Werner hat geschrieben: Fr 10. Apr 2020, 21:03
Eine Theorie vom RKI besagt dass 60 % der Bevölkerung den Virus gehabt haben muss und dann die Immunität in der Bevölkerung so groß ist, dass der Virus kaum noch weitere Verbreitung finden kann.
Es gibt keinerlei wissenschaftliche Daten, ob und unter welchen Umständen eine Immunität zustande kommt sowie ob und wie lange sie eine Schutzwirkung hat. Über Sensitivität und Spezifität der Antikörpertests kann auch nicht viel ausgesagt werden. Was nützt mir ein Test, dessen Aussagekraft nicht benannt werden kann? Überhaupt nichts. Auf Immunisierung der Bevölkerung zu setzen bei einem Virus, über den so wenig bekannt ist, finde ich fahrlässig. Statt einer Immunisierung wäre eine noch gefährlichere Mutation des f* Virus möglich. Natürlich auch eine Mutation in die andere Richtung. Aber all das wissen wir (noch) nicht. Ebenfalls unbekannt sind mögliche langfristige Gesundheitsschäden bei den Geheilten. Ein bisschen mehr Demut gegenüber den unbekannten Faktoren wäre angebracht.
Hier noch ein wirklich interessanter Artikel, auch wenn er nicht unbedingt Fragen beantwortet - ausser dass es es für konkrete Antworten (noch) keine Basis gibt.
https://www.mittellaendische.ch/2020/04 ... heidungen/
Ich trage im öffentlichen Raum freiwillig eine Maske aus Baumwolltuch. Sie hat nachweislich einen hohen Schutzgrad für die anderen, aber teilweise auch für mich. (Dass nicht mehr Leute freiwillig Maske tragen, verdanken wir den Lügen des BAG, weil es nicht zugeben wollte, dass keine Lager mit Schutzausrüstung für den Pandemiefall angelegt wurden.) Dazu befolge ich natürlich die Empfehlungen zur sozialen Distanz und Hygiene. Nachdem, was ich im Supermarkt alles so beobachte, fasse ich nur noch Einkaufswagen an, deren Griffe ich selber desinifiziert habe. Auch sonst fasse ich nur an, was sich nicht verhindern lässt. Ein Restrisiko bleibt, wenn ich so beobachte, wie Leute über die Auslagen in den Läden Husten und Niesen. Aber wir müssen auch an die Risikogruppen denken. Auch sie möchten wieder ein halbwegs normales Leben führen. Für mich nicht auszudenken, wenn ich nicht wenigstens einmal wöchentlich einkaufen gehen könnte und nicht so abgelegen im Grünen wohnen würde. Stellt auch vor, alt oder krank zu sein und schon vor Corona ziemlich einsam gelebt zu haben. Und jetzt könntet ihr nicht mal mehr zum Einkaufen raus. Das Ganze in einer kleinen Wohnung irgendwo in einer grösseren Ortschaft, wo die Fassade des nächsten Hauses euer Horizont ist, die kaum Licht in eure Wohnung lässt.
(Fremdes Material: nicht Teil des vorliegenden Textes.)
## src/rtl/sga_move_sequencer.sv

```systemverilog
// Move sequencer for the Snake Game Arcade datapath: shift body, write head, check, grow, render.
// Optional feature macro: SGA_SELF_COLLISION_EN (define to make SHIFT_RD honour self_collision).
module sga_move_sequencer #(
    parameter int unsigned APPLE_RETRY_MAX = 63
) (
    input  logic       clock,
    input  logic       restart,
    input  logic       step,
    input  logic       end_move,
    input  logic       render_finish,
    input  logic       self_collision,
    input  logic       wall_collision,
    input  logic       comeu_maca,
    input  logic       maca_na_cobra,
    output logic       busy,
    output logic       done,
    output logic       collided,
    output logic       ate,
    output logic       load_ram,
    output logic       counter_ram,
    output logic       we_ram,
    output logic       mux_ram,
    output logic       mux_ram_addres,
    output logic       mux_ram_render,
    output logic       register_head,
    output logic       count_size,
    output logic       register_apple,
    output logic       render_clr,
    output logic       render_count,
    output logic [3:0] db_estado
);

    typedef enum logic [3:0] {
        S_IDLE       = 4'd0,
        S_HEAD       = 4'd1,
        S_LOAD       = 4'd2,
        S_SHIFT_RD   = 4'd3,
        S_SHIFT_WR   = 4'd4,
        S_CHECK      = 4'd5,
        S_WRITE_HEAD = 4'd6,
        S_GROW       = 4'd7,
        S_APPLE      = 4'd8,
        S_RENDER_CLR = 4'd9,
        S_RENDER     = 4'd10,
        S_FIN        = 4'd11
    } state_t;

`ifdef SGA_SELF_COLLISION_EN
    localparam logic SC_EN = 1'b1;
`else
    localparam logic SC_EN = 1'b0;
`endif

    localparam logic [7:0] RETRY_MAX = APPLE_RETRY_MAX[7:0];

    state_t     state_q, state_d;
    logic [7:0] retry_q, retry_d;
    logic       collided_q, collided_d;
    logic       ate_q, ate_d;
    logic       sc_hit;

    // Outputs are registered from the decode of the next state so they line up with state_q.
    logic busy_q, busy_d;
    logic done_q, done_d;
    logic load_ram_q, load_ram_d;
    logic counter_ram_q, counter_ram_d;
    logic we_ram_q, we_ram_d;
    logic mux_ram_q, mux_ram_d;
    logic mux_addr_q, mux_addr_d;
    logic mux_render_q, mux_render_d;
    logic reg_head_q, reg_head_d;
    logic count_size_q, count_size_d;
    logic reg_apple_q, reg_apple_d;
    logic render_clr_q, render_clr_d;
    logic render_count_q, render_count_d;

    // A hit on the head's own cell (end_move=1) is the head itself, not a collision.
    assign sc_hit = SC_EN & self_collision & ~end_move;

    always_comb begin
        state_d    = state_q;
        retry_d    = retry_q;
        collided_d = collided_q;
        ate_d      = ate_q;
        case (state_q)
            S_IDLE: begin
                if (step) begin
                    collided_d = 1'b0;
                    ate_d      = 1'b0;
                    state_d    = S_HEAD;
                end
            end
            S_HEAD:     state_d = S_LOAD;
            S_LOAD:     state_d = S_SHIFT_RD;
            S_SHIFT_RD: begin
                if (sc_hit) begin
                    collided_d = 1'b1;
                    state_d    = S_FIN;
                end else if (end_move) begin
                    state_d = S_CHECK;
                end else begin
                    state_d = S_SHIFT_WR;
                end
            end
            S_SHIFT_WR: state_d = S_SHIFT_RD;
            S_CHECK: begin
                if (wall_collision) begin
                    collided_d = 1'b1;
                    state_d    = S_FIN;
                end else begin
                    if (comeu_maca) begin
                        ate_d = 1'b1;
                    end
                    state_d = S_WRITE_HEAD;
                end
            end
            S_WRITE_HEAD: state_d = ate_q ? S_GROW : S_RENDER_CLR;
            S_GROW: begin
                retry_d = 8'd0;
                state_d = S_APPLE;
            end
            S_APPLE: begin
                retry_d = retry_q + 8'd1;
                state_d = S_RENDER_CLR;
            end
            S_RENDER_CLR: state_d = S_RENDER;
            S_RENDER: begin
                // Once retries run out the apple is accepted where it lies.
                if (maca_na_cobra && ate_q && (retry_q < RETRY_MAX)) begin
                    state_d = S_APPLE;
                end else if (render_finish) begin
                    state_d = S_FIN;
                end
            end
            S_FIN:   state_d = S_IDLE;
            default: state_d = S_IDLE;
        endcase
    end

    always_comb begin
        busy_d         = 1'b1;
        done_d         = 1'b0;
        load_ram_d     = 1'b0;
        counter_ram_d  = 1'b0;
        we_ram_d       = 1'b0;
        mux_ram_d      = 1'b0;
        mux_addr_d     = 1'b0;
        mux_render_d   = 1'b0;
        reg_head_d     = 1'b0;
        count_size_d   = 1'b0;
        reg_apple_d    = 1'b0;
        render_clr_d   = 1'b0;
        render_count_d = 1'b0;
        case (state_d)
            S_IDLE: begin
                busy_d       = 1'b0;
                render_clr_d = 1'b1;
            end
            S_HEAD: reg_head_d = 1'b1;
            S_LOAD: begin
                load_ram_d   = 1'b1;
                mux_render_d = 1'b1;
            end
            S_SHIFT_RD: mux_render_d = 1'b1;
            S_SHIFT_WR: begin
                we_ram_d      = 1'b1;
                mux_ram_d     = 1'b1;
                mux_addr_d    = 1'b1;
                mux_render_d  = 1'b1;
                counter_ram_d = 1'b1;
            end
            S_CHECK:      mux_render_d = 1'b1;
            S_WRITE_HEAD: begin
                we_ram_d     = 1'b1;
                mux_render_d = 1'b1;
            end
            S_GROW:       count_size_d   = 1'b1;
            S_APPLE:      reg_apple_d    = 1'b1;
            S_RENDER_CLR: render_clr_d   = 1'b1;
            S_RENDER:     render_count_d = 1'b1;
            S_FIN:        done_d         = 1'b1;
            default: ;
        endcase
    end

    always_ff @(posedge clock or posedge restart) begin
        if (restart) begin
            state_q        <= S_IDLE;
            retry_q        <= 8'd0;
            collided_q     <= 1'b0;
            ate_q          <= 1'b0;
            busy_q         <= 1'b0;
            done_q         <= 1'b0;
            load_ram_q     <= 1'b0;
            counter_ram_q  <= 1'b0;
            we_ram_q       <= 1'b0;
            mux_ram_q      <= 1'b0;
            mux_addr_q     <= 1'b0;
            mux_render_q   <= 1'b0;
            reg_head_q     <= 1'b0;
            count_size_q   <= 1'b0;
            reg_apple_q    <= 1'b0;
            render_clr_q   <= 1'b0;
            render_count_q <= 1'b0;
        end else begin
            state_q        <= state_d;
            retry_q        <= retry_d;
            collided_q     <= collided_d;
            ate_q          <= ate_d;
            busy_q         <= busy_d;
            done_q         <= done_d;
            load_ram_q     <= load_ram_d;
            counter_ram_q  <= counter_ram_d;
            we_ram_q       <= we_ram_d;
            mux_ram_q      <= mux_ram_d;
            mux_addr_q     <= mux_addr_d;
            mux_render_q   <= mux_render_d;
            reg_head_q     <= reg_head_d;
            count_size_q   <= count_size_d;
            reg_apple_q    <= reg_apple_d;
            render_clr_q   <= render_clr_d;
            render_count_q <= render_count_d;
        end
    end

    assign busy           = busy_q;
    assign done           = done_q;
    assign collided       = collided_q;
    assign ate            = ate_q;
    assign load_ram       = load_ram_q;
    assign counter_ram    = counter_ram_q;
    assign we_ram         = we_ram_q;
    assign mux_ram        = mux_ram_q;
    assign mux_ram_addres = mux_addr_q;
    assign mux_ram_render = mux_render_q;
    assign register_head  = reg_head_q;
    assign count_size     = count_size_q;
    assign register_apple = reg_apple_q;
    assign render_clr     = render_clr_q;
    assign render_count   = render_count_q;
    assign db_estado      = state_q;

endmodule

```

## config.mk

```make
export PLATFORM = sky130hd
export DESIGN_NAME = sga_move_sequencer
export DESIGN_NICKNAME = d
export VERILOG_FILES = /design/src/rtl/sga_move_sequencer.sv
export SDC_FILE = /design/constraint.sdc
export NUM_CORES = 1
export LEC_CHECK = 0
export CORE_ASPECT_RATIO = 0.7
export CORE_UTILIZATION = 53
export CTS_CLUSTER_SIZE = 14
export DETAILED_ROUTE_END_ITERATION = 8
export PLACE_DENSITY_LB_ADDON = 0.2
export SLEW_MARGIN = 20
export SYNTH_ARGS = -nofsm -noshare
export SYNTH_HDL_FRONTEND = slang
export SYNTH_SLANG_ARGS = --single-unit
export TNS_END_PERCENT = 10
```

## constraint.sdc

```tcl
create_clock -name clock -period 5.3 [get_ports clock]
set_input_delay 1.06 -clock clock [delete_from_list [all_inputs] [get_ports clock]]
set_output_delay 1.06 -clock clock [all_outputs]
set_load 0.02 [all_outputs]
```

==> reports/results.txt, run 1 <==
Pleak: 0.641 nW
PortBufs: 26
area leader, netlist: dfrtp_1
Iter 0 DRT Violations: 26
CTS hold repair buffers: 0
Final GP Congestion: 0.764
layout cell share with drive strength beyond 1: 0.0966
placed instance area: 1510 sq um
R2R setup slack: 3210 ps
Tmin final: 2840 ps
Rows: 14
synth unique cells: 44
WS Path Type: flop to output port
register area share after synthesis: 0.495
final hold vios: 0
Syn Area/Cell: 10.3 sq um
reg2reg path depth: 5
clock slew at reported path FFs: 130 ps
Mapped Cells: 123
pin count of the biggest net entering global routing: 26
crit path cell chain: clkdlybuf4s50_1
Via density: 5.60
post-route ant nets: 0
drt pass-1 iters: 4
Main synth FF type: dfrtp_1
CP bufs+invs: 1
GRT Util Overall: 0.228
Critical Path RT: 4240 ps
setup_tns: 0 ps
VDD IR max: 0.333 mV
Die Width: 60.4 um
pwr dens: 552 nW/um^2
Least-Margin Pin Slew: 925 ps
Max Slew Vio Count: 0
maximum capacitance violations: 0
# diodes: 0
Largest Register: retry_q
Post-synth EDFFs: 0
aggregate global routing overflow: 0
HP Class: flop to flop
Largest register FFs: 8
vias in the first global route: 986
# nets final: 156
H-tree depth: 1
RR Endpoint: busy
DPL Wire Length: 1860 um
Crit-path slowest cell: dfrtp_1
clk buf depth: 2
Startpoint Class: flop
first-pass GRT wire length: 4310 um
Final setup viols: 0
RSZ-0062 raised after global routing: no
Worst R2R Start: db_estado[1]
period utilization: 0.536
Starting Density: 0.573
Post-Syn Area: 1260 sq um
CP top delay family: flip-flops
CTS tree: done
critical-path maximum fanout: 18
status: completed
DRC Markers: 0
clk_lat worst skew: 310 ps
Rel. slew slack: 0.383
Num CTS Buffers: 3
I/O pin count: 28
setup bufs post-CTS: 0
Routed wire per std cell: 14.5 um
via count of the routed design: 992
share of the synthesized area in the top cell type: 0.495
post-cts resize count: 0
final clock skew: 4.18 ps
Area Overhead vs Synth: 21.1%
antenna violations before repair: 0
async set-reset flop share out of synthesis: 1.00
Root Buffer: clkbuf_4
delay of the slowest critical-path stage: 750 ps
synth warn: 0
hold endpoint: retry_q[7]
Area contributors post-synth: dfrtp_1 49%, nand2_1 3.3%, nand3_1 3.2%
Core ar.: 2210 sq um
Post-Syn Nets: 133
CTS Sinks: 25
final instance area: 1530 sq um
Worst EP arrival: 1780 ps
Critical Path End Type: output port
HP Start: retry_q[7]
die height: 42.9 um
hold depth: 1
Synth Register Bits: 25
Max Fclk: 352 MHz
die area: 2590 sq um
WP depth: 1
Hold Slack: 506 ps
drt total wl: 2560 um
## cell families after synthesis
family                   share of synthesized area
flip-flops                                   0.495
AO/OA/AOI/OAI                                0.163
AND/OR/NAND/NOR                              0.256
adder cells (fa/ha/maj)                    0.00989
multiplexers                               0.00791
buffers and inverters                       0.0682
## area by class of cell
class                   instances  area [sq um]
flip-flops and latches         25           626
well taps                      32          40.0
fillers                       178           676
inverters                       7          26.3
multi-input cells              83           553
clock buffers                   4          26.3
repair buffers                 26           260
## metrics by stage
| stage | std cells | worst slack (ps) | util | power (mW) |
|---|---|---|---|---|
| 2_1_floorplan | 123 | 3070 | - | 0.621 |
| 3_3_place_gp | 173 | 2460 | 0.682 | 0.748 |
| 3_5_place_dp | 173 | 2420 | 0.682 | 0.762 |
| 4_1_cts | 177 | 2450 | 0.694 | 0.847 |
| 5_1_grt | 177 | 2370 | 0.694 | 0.900 |
| 6_report | 177 | 2460 | 0.694 | 0.845 |
## cell usage after synthesis (2+ instances only)
| cell type | count |
|---|---|
| dfrtp_1 | 25 |
| nand2_1 | 11 |
| nand3_1 | 8 |
| nor2_1 | 8 |
| inv_1 | 7 |
| o21ai_0 | 5 |
| o21ai_1 | 5 |
| nor3_1 | 4 |
| and2_1 | 3 |
| buf_2 | 3 |
| buf_4 | 3 |
| nand4_1 | 3 |
| nor2b_1 | 3 |
| a21oi_1 | 2 |
| buf_6 | 2 |
| nand2b_1 | 2 |
| nor3b_1 | 2 |
## how the worst max path moves through the flow
stage | startpoint | endpoint | slack [ps]
floorplan | step | render_clr | 3070
global placement | step | mux_ram_render | 2460
detailed placement | maca_na_cobra | busy | 2420
CTS | db_estado[1] | db_estado[1] | 2450
global route | db_estado[1] | db_estado[1] | 2370
finish | db_estado[1] | db_estado[1] | 2460
## per-layer routing
| layer | up-vias | track usage | part of all wire |
|---|---|---|---|
| met5 | - | 0 | 0 |
| met4 | 0 | 0.0419 | 0.0051 |
| met3 | 2 | 0.0610 | 0.066 |
| met2 | 36 | 0.360 | 0.44 |
| met1 | 474 | 0.316 | 0.49 |
| li1 | 480 | - | - |
## worst register-to-register path: stages (launching register included)
cell	delay (ps)
dfrtp_1	750
or4b_4	340
o21ai_4	80
a311oi_4	370
nand4_1	200
or2_1	250
## report_power, final
part / internal [mW] / switching, mW
Combinational: 0.196 / 0.232
Sequential: 0.249 / 0.0851
Clock: 0.0294 / 0.0534
Total: 0.475 / 0.371
## layout by cell type, fill, tap and decap left out, types with 2 or more instances in the layout
cell type	n
o21ai_1	5
nor3b_1	2
dfrtp_1	25
clkdlybuf4s50_1	26
nor2b_1	3
clkbuf_4	3
nand3_1	8
and2_1	3
nor2_1	8
nand4_1	3
nand2_1	11
o21ai_0	5
nor3_1	4
nand2b_1	2
a21oi_1	2
inv_1	7
Power figures use the tool's default switching activity.
==> run 2: changes to the inputs <==
- CORE_UTILIZATION: 53 -> 49
- clock period: 5.3 -> 2.8 ns (I/O delays scaled with it)
==> run 2 against run 1 <==
  * Wire length up 2.8%
  * Non-clock buffer count up 2
  * Worst hold slack worse by 21 ps
  * Critical endpoint is now db_estado[2]
  * Critical path depth unchanged
  * Power up 98%
  * Sequential power up 79%
  * First-iteration DRC count up 58%
  * Die area up 7.8%
  * Clock-buffer cell count down 1
  * Highest routed layer unchanged
==> reports/results.txt, run 2 (synthesis results as in run 1) <==
status: completed
Rows: 14 (unchanged)
cell internal pwr: 955 uW (+100%)
Area Overhead vs Synth: 24.0%
clk buf depth: 2 (unchanged)
R2R setup slack: 770 ps (-2440 ps)
Worst EP arrival: 1640 ps (-140 ps)
CTS tree: done
Fill cells: 178 (unchanged)
HP Start: retry_q[7]
clock slew at reported path FFs: 80 ps (-50 ps)
via count of the routed design: 1,002 (+1.0%)
Core ar.: 2290 sq um (+4.0%)
Least-Margin Pin Slew: 495 ps (-430 ps)
vias in the first global route: 954 (-3.2%)
Crit-path slowest cell: clkdlybuf4s50_1
Startpoint Class: flop
VDD IR max: 0.674 mV (+100%)
clock network power share: 0.132 (+0.034)
setup_tns: 0 ps (unchanged)
I/O pin count: 28 (unchanged)
setup bufs post-CTS: 0 (unchanged)
Worst R2R Start: retry_q[0]
post-place setup slack: 404 ps (-2020 ps)
hold endpoint: retry_q[7]
Largest Register: retry_q
PortBufs: 26 (unchanged)
sequential share of power: 0.357 (-0.038)
Rel. slew slack: 0.670 (+0.287)
Final GP Congestion: 0.775 (+1.4%)
drt total wl: 2640 um (+2.8%)
Max Slew Vio Count: 0 (unchanged)
Hold Slack: 485 ps (-21.3 ps)
antenna violations before repair: 0 (unchanged)
first-pass GRT wire length: 4450 um (+3.2%)
Iter 0 DRT Violations: 41 (+58%)
Reg area: 626 sq um (unchanged)
# nets final: 158 (+1.3%)
HP Class: flop to flop
layout cell share with drive strength beyond 1: 0.116 (+0.0191)
die height: 44.5 um (+3.8%)
RSZ-0062 raised after global routing: no
Multi-input gate area: 553 sq um (unchanged)
Pleak: 0.657 nW (+2.6%)
reg2reg path depth: 6 (+1)
Max Fclk: 454 MHz
Critical Path End Type: output port
die area: 2790 sq um (+7.8%)
crit path cell chain: clkdlybuf4s50_1
Num CTS Buffers: 3 (unchanged)
Via density: 5.60 (-0.12%)
Routed wire per std cell: 14.7 um (+1.7%)
Root Buffer: clkbuf_8
commonest non-fill, non-tap cell in the layout: clkdlybuf4s50_1
# diodes: 0 (unchanged)
post-cts resize count: 0 (unchanged)
Final setup viols: 0 (unchanged)
drt pass-1 iters: 4 (unchanged)
Sw Share: 0.431 (-0.00820)
commonest non-fill, non-tap cells in the layout: 26 x clkdlybuf4s50_1, 25 x dfrtp_1, 11 x nand2_1
CP top delay family: buffers and inverters
WS Path Type: flop to output port
Critical Path RT: 2240 ps (-2000 ps)
DPL Wire Length: 1910 um (+3.0%)
RR Endpoint: mux_ram_render
total power: 1.68 mW (+98%)
final clock skew: 6.13 ps (+1.95 ps)
Tmin final: 2200 ps
Comb power frac: 0.511 (+0.004)
period utilization: 0.787
H-tree depth: 1 (unchanged)
final hold vios: 0 (unchanged)
worst setup margin: 595 ps (-1860 ps)
clk_lat worst skew: 280 ps (-30 ps)
CP bufs+invs: 1 (unchanged)
CTS hold repair buffers: 0 (unchanged)
critical-path maximum fanout: 17 (-1)
GRT Util Overall: 0.221 (-0.00646)
post-route ant nets: 0 (unchanged)
pwr dens: 1070 nW/um^2 (+94%)
hold depth: 1 (unchanged)
Starting Density: 0.551 (-0.0219)
delay of the slowest critical-path stage: 710 ps (-40 ps)
pin count of the biggest net entering global routing: 26 (unchanged)
CTS Sinks: 25 (unchanged)
switching pwr: 722 uW (+95%)
Die Width: 62.7 um (+3.9%)
DRC Markers: 0 (unchanged)
maximum capacitance violations: 0 (unchanged)
aggregate global routing overflow: 0 (unchanged)
Largest register FFs: 8 (unchanged)
run 2: routing by layer:
| layer | GRT usage | vias to the layer above | part of all wire |
|---|---|---|---|
| met3 | 0.0644 | 5 | 0.058 |
| met1 | 0.280 | 479 | 0.47 |
| met2 | 0.346 | 32 | 0.45 |
| met5 | 0 | - | 0 |
| li1 | - | 486 | - |
| met4 | 0.130 | 0 | 0.019 |
run 2: through the flow:
stage / cells / area (sq um) / util
6_report: 179 / 1570 / 0.684
5_1_grt: 179 / 1570 / 0.684
4_1_cts: 179 / 1570 / 0.684
3_5_place_dp: 175 / 1520 / 0.662
3_3_place_gp: 175 / 1520 / 0.662
2_1_floorplan: 123 / 1260 / -
run 2: area by class of cell:
cell class,instances,area share
Clock inverter,1,0.00478
Multi-Input combinational cell,83,0.352
Timing Repair Buffer,28,0.175
Tap cell,32,0.0255
Inverter,7,0.0167
Sequential cell,25,0.399
Clock buffer,3,0.0263
run 2: worst max path at each step:
stage / start / end / slack [ps] / depth (start not counted)
3_3_place_gp: step / mux_ram_render / 470 / 6
6_report: db_estado[2] / db_estado[2] / 600 / 1
4_1_cts: db_estado[2] / db_estado[2] / 600 / 1
3_5_place_dp: maca_na_cobra / busy / 400 / 6
5_1_grt: db_estado[2] / db_estado[2] / 500 / 1
2_1_floorplan: db_estado[1] / retry_q[7] / 970 / 7
run 2: power by group through the flow:
| stage | combinational, mW | clock [mW] | sequential, mW |
|---|---|---|---|
| 5_1_grt | 0.923 | 0.236 | 0.618 |
| 3_3_place_gp | 0.836 | 0 | 0.594 |
| 3_5_place_dp | 0.855 | 0 | 0.604 |
| 2_1_floorplan | 0.509 | 0 | 0.667 |
| 4_1_cts | 0.860 | 0.229 | 0.596 |
| 6_report | 0.857 | 0.221 | 0.599 |
==> src/rtl/dbc_portsc_change_tracker_if.sv <==
// Status/strobe bundle between the DbC PORTSC change tracker and its environment.
// The tracker uses the slave view; whoever drives the PHY-side inputs uses the master view.
interface dbc_portsc_change_tracker_if;
  logic       DCE;
  logic       ccs_raw;
  logic [3:0] link_state;
  logic       port_reset_active;
  logic       config_error;
  logic [3:0] sw_clear;
  logic       CCS;
  logic       PED;
  logic       PR;
  logic [3:0] PLS;
  logic       CSC;
  logic       PLC;
  logic       PRC;
  logic       CEC;
  logic       change_irq;

  modport master (
    output DCE, ccs_raw, link_state, port_reset_active, config_error, sw_clear,
    input  CCS, PED, PR, PLS, CSC, PLC, PRC, CEC, change_irq
  );

  modport slave (
    input  DCE, ccs_raw, link_state, port_reset_active, config_error, sw_clear,
    output CCS, PED, PR, PLS, CSC, PLC, PRC, CEC, change_irq
  );
endinterface
===== config.mk =====
export PLATFORM = sky130hd
export DESIGN_NAME = fp_mac_pipe
export DESIGN_NICKNAME = d
export VERILOG_FILES = /design/src/rtl/fp_mac_pipe.sv
export SDC_FILE = /design/constraint.sdc
export NUM_CORES = 1
export LEC_CHECK = 0
export BUFFER_PORTS_ARGS = -buffer_cell sky130_fd_sc_hd__buf_2
export CORE_UTILIZATION = 40
export DETAILED_ROUTE_END_ITERATION = 10
export PLACE_DENSITY = 0.61
export SYNTH_ARGS = -nofsm -noshare
export SYNTH_HDL_FRONTEND = slang
export SYNTH_SLANG_ARGS = --single-unit
export TNS_END_PERCENT = 10

===== constraint.sdc =====
create_clock -name clk -period 15.6 [get_ports clk]
set_clock_uncertainty 0.15 [all_clocks]
set_input_delay 0.78 -clock clk [delete_from_list [all_inputs] [get_ports clk]]
set_output_delay 0.78 -clock clk [all_outputs]
set_load 0.01 [all_outputs]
Irgendwelche Zahlen - absolut oder in Prozenten - drücken leider nicht das Leid derer aus, die es schwer erwischt hat. Es bildet auch nicht ab, was Ärzte und Pflegende täglich mitansehen müssen. Die meisten dürften bis zu einem gewissen Grad mitleiden, sonst hätten sie den Beruf nicht ergriffen.
Bleibt gesund.
Man kann es nicht allen recht machen. Drum mach ich es wenigstens mir recht.